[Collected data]
<file path="config.mk">
export PLATFORM = sky130hd
export DESIGN_NAME = display_mux_n
export DESIGN_NICKNAME = d
export VERILOG_FILES = /design/src/rtl/display_mux_n.sv
export SDC_FILE = /design/constraint.sdc
export NUM_CORES = 1
export LEC_CHECK = 0
export CAP_MARGIN = 20
export CORE_ASPECT_RATIO = 1.2
export CORE_MARGIN = 10
export CORE_UTILIZATION = 45
export CTS_CLUSTER_DIAMETER = 100
export DETAILED_ROUTE_END_ITERATION = 8
export GPL_TIMING_DRIVEN = 0
export PLACE_DENSITY = 0.8
export SLEW_MARGIN = 20
export SYNTH_ARGS = -nofsm -noshare
export SYNTH_HDL_FRONTEND = slang
export SYNTH_SLANG_ARGS = --single-unit
</file>
<file path="constraint.sdc">
create_clock -name clk -period 5.8 [get_ports clk]
set_clock_uncertainty 0.1 [all_clocks]
set_input_delay 0.87 -clock clk [delete_from_list [all_inputs] [get_ports clk]]
set_output_delay 0.87 -clock clk [all_outputs]
set_load 0.05 [all_outputs]
</file>
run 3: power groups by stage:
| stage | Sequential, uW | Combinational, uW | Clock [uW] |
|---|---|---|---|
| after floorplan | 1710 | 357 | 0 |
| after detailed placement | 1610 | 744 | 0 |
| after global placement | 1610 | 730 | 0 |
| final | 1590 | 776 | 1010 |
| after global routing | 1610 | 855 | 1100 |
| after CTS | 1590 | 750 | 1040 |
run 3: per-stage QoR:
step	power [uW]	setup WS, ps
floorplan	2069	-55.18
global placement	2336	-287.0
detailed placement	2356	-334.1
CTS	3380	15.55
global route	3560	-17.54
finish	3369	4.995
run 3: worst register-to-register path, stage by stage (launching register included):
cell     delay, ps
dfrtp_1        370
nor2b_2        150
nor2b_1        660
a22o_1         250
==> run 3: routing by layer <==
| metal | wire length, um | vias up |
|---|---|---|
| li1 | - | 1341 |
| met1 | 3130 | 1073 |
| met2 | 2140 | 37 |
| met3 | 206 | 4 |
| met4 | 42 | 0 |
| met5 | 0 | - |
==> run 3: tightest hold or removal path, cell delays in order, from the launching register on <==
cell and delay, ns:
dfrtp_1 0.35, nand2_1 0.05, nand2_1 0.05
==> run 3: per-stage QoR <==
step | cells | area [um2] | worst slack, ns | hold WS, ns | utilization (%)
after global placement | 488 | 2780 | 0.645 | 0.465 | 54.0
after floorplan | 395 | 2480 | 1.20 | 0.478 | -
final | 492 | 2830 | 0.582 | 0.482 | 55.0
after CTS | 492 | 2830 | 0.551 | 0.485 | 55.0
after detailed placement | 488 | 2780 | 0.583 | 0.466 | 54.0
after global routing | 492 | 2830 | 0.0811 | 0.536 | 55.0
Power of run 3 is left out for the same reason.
===== config.mk =====
export PLATFORM = sky130hd
export DESIGN_NAME = blackjack_table
export DESIGN_NICKNAME = d
export VERILOG_FILES = /design/src/rtl/blackjack_table.sv
export SDC_FILE = /design/constraint.sdc
export NUM_CORES = 1
export LEC_CHECK = 0
export BUFFER_PORTS_ARGS = -buffer_cell sky130_fd_sc_hd__buf_2
export CAP_MARGIN = 5
export CORE_ASPECT_RATIO = 2
export CORE_MARGIN = 4
export CORE_UTILIZATION = 46
export DETAILED_ROUTE_END_ITERATION = 8
export HOLD_SLACK_MARGIN = 0.08
export PLACE_DENSITY = 0.66
export SLEW_MARGIN = 20
export SYNTH_ARGS = -nofsm -noshare
export SYNTH_HDL_FRONTEND = slang
export SYNTH_SLANG_ARGS = --single-unit

===== constraint.sdc =====
create_clock -name clk -period 2.2 [get_ports clk]
set_input_delay 0.22 -clock clk [delete_from_list [all_inputs] [get_ports clk]]
set_output_delay 0.22 -clock clk [all_outputs]
set_load 0.005 [all_outputs]
[config.mk]
export PLATFORM = sky130hd
export DESIGN_NAME = rom_port_arbiter
export DESIGN_NICKNAME = d
export VERILOG_FILES = /design/src/rtl/rom_port_arbiter.sv
export SDC_FILE = /design/constraint.sdc
export NUM_CORES = 1
export LEC_CHECK = 0
export CORE_AREA = 10 10 77 79
export DETAILED_ROUTE_END_ITERATION = 10
export DIE_AREA = 0 0 87 89
export PLACE_DENSITY = 0.82
export SYNTH_ARGS = -nofsm -noshare
export SYNTH_HDL_FRONTEND = slang
export SYNTH_SLANG_ARGS = --single-unit
[constraint.sdc]
create_clock -name clk -period 5.65 [get_ports clk]
set_input_delay 1.13 -clock clk [delete_from_list [all_inputs] [get_ports clk]]
set_output_delay 1.13 -clock clk [all_outputs]
set_load 0.03 [all_outputs]
File: src/rtl/add_accum_pkg.sv
// Shared opcode definitions for the add/subtract/accumulate unit.
package add_accum_pkg;

    localparam int OP_W = 2;

    typedef enum logic [OP_W-1:0] {
        OP_ADD = 2'd0,
        OP_SUB = 2'd1,
        OP_ACC = 2'd2,
        OP_CLR = 2'd3
    } op_e;

endpackage

File: src/rtl/add_accum_alu.sv
// Combinational datapath: computes result, overflow/borrow flag and the
// accumulator value that a beat in S1 would leave behind once it reaches S2.
module add_accum_alu
    import add_accum_pkg::*;
#(
    parameter int WIDTH     = 4,
    parameter int ACC_WIDTH = 8
) (
    input  logic [WIDTH-1:0]     a,
    input  logic [WIDTH-1:0]     b,
    input  op_e                  op,
    input  logic                 sat,
    input  logic [ACC_WIDTH-1:0] acc,
    output logic [ACC_WIDTH-1:0] result,
    output logic                 flag,
    output logic [ACC_WIDTH-1:0] acc_next
);

    localparam int AW1 = ACC_WIDTH + 1;

    logic [WIDTH+1:0]   add_sum_s;
    logic [WIDTH:0]     sub_diff_s;
    logic [ACC_WIDTH:0] acc_sum_s;

    // Widened sums so carry/borrow fall out as the top bit.
    always_comb begin
        add_sum_s  = {2'b00, a} + {2'b00, b};
        sub_diff_s = {1'b0, a} - {1'b0, b};
        acc_sum_s  = {1'b0, acc} + AW1'(a) + AW1'(b);
    end

    always_comb begin
        result   = {ACC_WIDTH{1'b0}};
        flag     = 1'b0;
        acc_next = acc;
        case (op)
            OP_ADD: begin
                result = ACC_WIDTH'(add_sum_s[WIDTH:0]);
                flag   = add_sum_s[WIDTH+1];
            end
            OP_SUB: begin
                flag = sub_diff_s[WIDTH];
                if (sub_diff_s[WIDTH] && sat) begin
                    result = {ACC_WIDTH{1'b0}};
                end else begin
                    result = ACC_WIDTH'(sub_diff_s[WIDTH-1:0]);
                end
            end
            OP_ACC: begin
                flag = acc_sum_s[ACC_WIDTH];
                if (acc_sum_s[ACC_WIDTH] && sat) begin
                    acc_next = {ACC_WIDTH{1'b1}};
                end else begin
                    acc_next = acc_sum_s[ACC_WIDTH-1:0];
                end
                result = acc_next;
            end
            OP_CLR: begin
                acc_next = {ACC_WIDTH{1'b0}};
            end
            default: begin
                result   = {ACC_WIDTH{1'b0}};
                flag     = 1'b0;
                acc_next = acc;
            end
        endcase
    end

endmodule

* **PROBLEM TO SOLVE**: Wherever a line holds the word "stage", copy that line out of the entries above.

* **OUTPUT FOR THIS EXERCISE**:
run 3: power groups by stage:
| stage | Sequential, uW | Combinational, uW | Clock [uW] |
run 3: per-stage QoR:
run 3: worst register-to-register path, stage by stage (launching register included):
==> run 3: per-stage QoR <==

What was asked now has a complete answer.